▸ The task
The records below need to be printed in full. Keep each one exact.

▸ Materials provided
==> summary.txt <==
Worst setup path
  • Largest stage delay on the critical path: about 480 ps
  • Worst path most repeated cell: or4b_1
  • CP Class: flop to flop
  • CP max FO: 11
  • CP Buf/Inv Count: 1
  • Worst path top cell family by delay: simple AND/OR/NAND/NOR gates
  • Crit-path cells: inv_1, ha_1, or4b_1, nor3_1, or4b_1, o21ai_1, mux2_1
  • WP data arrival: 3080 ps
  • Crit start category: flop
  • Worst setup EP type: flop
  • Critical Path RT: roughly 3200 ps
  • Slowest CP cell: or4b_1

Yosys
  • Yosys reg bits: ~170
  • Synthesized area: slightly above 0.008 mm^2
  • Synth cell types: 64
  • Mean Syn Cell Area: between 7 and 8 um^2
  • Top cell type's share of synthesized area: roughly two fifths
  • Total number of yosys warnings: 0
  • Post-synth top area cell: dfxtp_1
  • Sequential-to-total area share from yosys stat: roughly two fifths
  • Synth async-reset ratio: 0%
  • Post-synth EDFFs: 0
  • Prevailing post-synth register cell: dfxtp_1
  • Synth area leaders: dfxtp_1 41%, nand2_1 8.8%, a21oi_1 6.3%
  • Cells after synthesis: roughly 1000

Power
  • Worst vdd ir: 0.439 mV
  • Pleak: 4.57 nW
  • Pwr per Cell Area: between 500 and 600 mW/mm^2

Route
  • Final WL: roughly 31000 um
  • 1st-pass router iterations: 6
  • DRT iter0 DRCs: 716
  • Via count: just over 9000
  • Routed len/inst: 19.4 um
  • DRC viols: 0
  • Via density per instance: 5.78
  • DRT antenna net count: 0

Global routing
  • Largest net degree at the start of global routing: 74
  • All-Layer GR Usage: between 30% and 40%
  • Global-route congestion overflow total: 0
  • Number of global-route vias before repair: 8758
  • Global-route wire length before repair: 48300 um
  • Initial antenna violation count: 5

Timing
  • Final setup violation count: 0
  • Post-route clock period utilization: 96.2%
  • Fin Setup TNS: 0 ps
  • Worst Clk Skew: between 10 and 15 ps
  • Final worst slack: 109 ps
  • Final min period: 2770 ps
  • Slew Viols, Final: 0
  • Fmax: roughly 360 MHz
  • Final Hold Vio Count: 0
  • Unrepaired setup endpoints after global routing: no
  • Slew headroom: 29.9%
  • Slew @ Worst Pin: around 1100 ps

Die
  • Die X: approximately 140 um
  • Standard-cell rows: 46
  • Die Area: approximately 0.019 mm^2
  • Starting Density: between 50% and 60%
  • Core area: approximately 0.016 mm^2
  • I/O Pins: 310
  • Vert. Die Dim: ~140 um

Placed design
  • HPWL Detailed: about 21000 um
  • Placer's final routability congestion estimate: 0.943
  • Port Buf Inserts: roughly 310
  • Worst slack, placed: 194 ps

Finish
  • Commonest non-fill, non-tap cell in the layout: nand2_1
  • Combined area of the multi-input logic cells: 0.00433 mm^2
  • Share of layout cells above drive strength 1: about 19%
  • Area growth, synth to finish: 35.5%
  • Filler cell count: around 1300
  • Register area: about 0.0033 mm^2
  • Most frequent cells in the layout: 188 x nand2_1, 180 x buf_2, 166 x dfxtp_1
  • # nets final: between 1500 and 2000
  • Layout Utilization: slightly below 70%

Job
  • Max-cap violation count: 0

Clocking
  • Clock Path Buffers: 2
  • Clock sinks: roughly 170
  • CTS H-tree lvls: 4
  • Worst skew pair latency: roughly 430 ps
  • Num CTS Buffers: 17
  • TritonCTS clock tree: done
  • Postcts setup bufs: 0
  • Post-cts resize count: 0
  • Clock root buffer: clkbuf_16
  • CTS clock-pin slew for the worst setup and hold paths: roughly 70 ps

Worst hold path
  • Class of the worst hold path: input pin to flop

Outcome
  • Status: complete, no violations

▸ Task answer
==> summary.txt <==
Worst setup path
  • Largest stage delay on the critical path: about 480 ps
  • Worst path most repeated cell: or4b_1
  • CP Class: flop to flop
  • CP max FO: 11
  • CP Buf/Inv Count: 1
  • Worst path top cell family by delay: simple AND/OR/NAND/NOR gates
  • Crit-path cells: inv_1, ha_1, or4b_1, nor3_1, or4b_1, o21ai_1, mux2_1
  • WP data arrival: 3080 ps
  • Crit start category: flop
  • Worst setup EP type: flop
  • Critical Path RT: roughly 3200 ps
  • Slowest CP cell: or4b_1

Yosys
  • Yosys reg bits: ~170
  • Synthesized area: slightly above 0.008 mm^2
  • Synth cell types: 64
  • Mean Syn Cell Area: between 7 and 8 um^2
  • Top cell type's share of synthesized area: roughly two fifths
  • Total number of yosys warnings: 0
  • Post-synth top area cell: dfxtp_1
  • Sequential-to-total area share from yosys stat: roughly two fifths
  • Synth async-reset ratio: 0%
  • Post-synth EDFFs: 0
  • Prevailing post-synth register cell: dfxtp_1
  • Synth area leaders: dfxtp_1 41%, nand2_1 8.8%, a21oi_1 6.3%
  • Cells after synthesis: roughly 1000

Power
  • Worst vdd ir: 0.439 mV
  • Pleak: 4.57 nW
  • Pwr per Cell Area: between 500 and 600 mW/mm^2

Route
  • Final WL: roughly 31000 um
  • 1st-pass router iterations: 6
  • DRT iter0 DRCs: 716
  • Via count: just over 9000
  • Routed len/inst: 19.4 um
  • DRC viols: 0
  • Via density per instance: 5.78
  • DRT antenna net count: 0

Global routing
  • Largest net degree at the start of global routing: 74
  • All-Layer GR Usage: between 30% and 40%
  • Global-route congestion overflow total: 0
  • Number of global-route vias before repair: 8758
  • Global-route wire length before repair: 48300 um
  • Initial antenna violation count: 5

Timing
  • Final setup violation count: 0
  • Post-route clock period utilization: 96.2%
  • Fin Setup TNS: 0 ps
  • Worst Clk Skew: between 10 and 15 ps
  • Final worst slack: 109 ps
  • Final min period: 2770 ps
  • Slew Viols, Final: 0
  • Fmax: roughly 360 MHz
  • Final Hold Vio Count: 0
  • Unrepaired setup endpoints after global routing: no
  • Slew headroom: 29.9%
  • Slew @ Worst Pin: around 1100 ps

Die
  • Die X: approximately 140 um
  • Standard-cell rows: 46
  • Die Area: approximately 0.019 mm^2
  • Starting Density: between 50% and 60%
  • Core area: approximately 0.016 mm^2
  • I/O Pins: 310
  • Vert. Die Dim: ~140 um

Placed design
  • HPWL Detailed: about 21000 um
  • Placer's final routability congestion estimate: 0.943
  • Port Buf Inserts: roughly 310
  • Worst slack, placed: 194 ps

Finish
  • Commonest non-fill, non-tap cell in the layout: nand2_1
  • Combined area of the multi-input logic cells: 0.00433 mm^2
  • Share of layout cells above drive strength 1: about 19%
  • Area growth, synth to finish: 35.5%
  • Filler cell count: around 1300
  • Register area: about 0.0033 mm^2
  • Most frequent cells in the layout: 188 x nand2_1, 180 x buf_2, 166 x dfxtp_1
  • # nets final: between 1500 and 2000
  • Layout Utilization: slightly below 70%

Job
  • Max-cap violation count: 0

Clocking
  • Clock Path Buffers: 2
  • Clock sinks: roughly 170
  • CTS H-tree lvls: 4
  • Worst skew pair latency: roughly 430 ps
  • Num CTS Buffers: 17
  • TritonCTS clock tree: done
  • Postcts setup bufs: 0
  • Post-cts resize count: 0
  • Clock root buffer: clkbuf_16
  • CTS clock-pin slew for the worst setup and hold paths: roughly 70 ps

Worst hold path
  • Class of the worst hold path: input pin to flop

Outcome
  • Status: complete, no violations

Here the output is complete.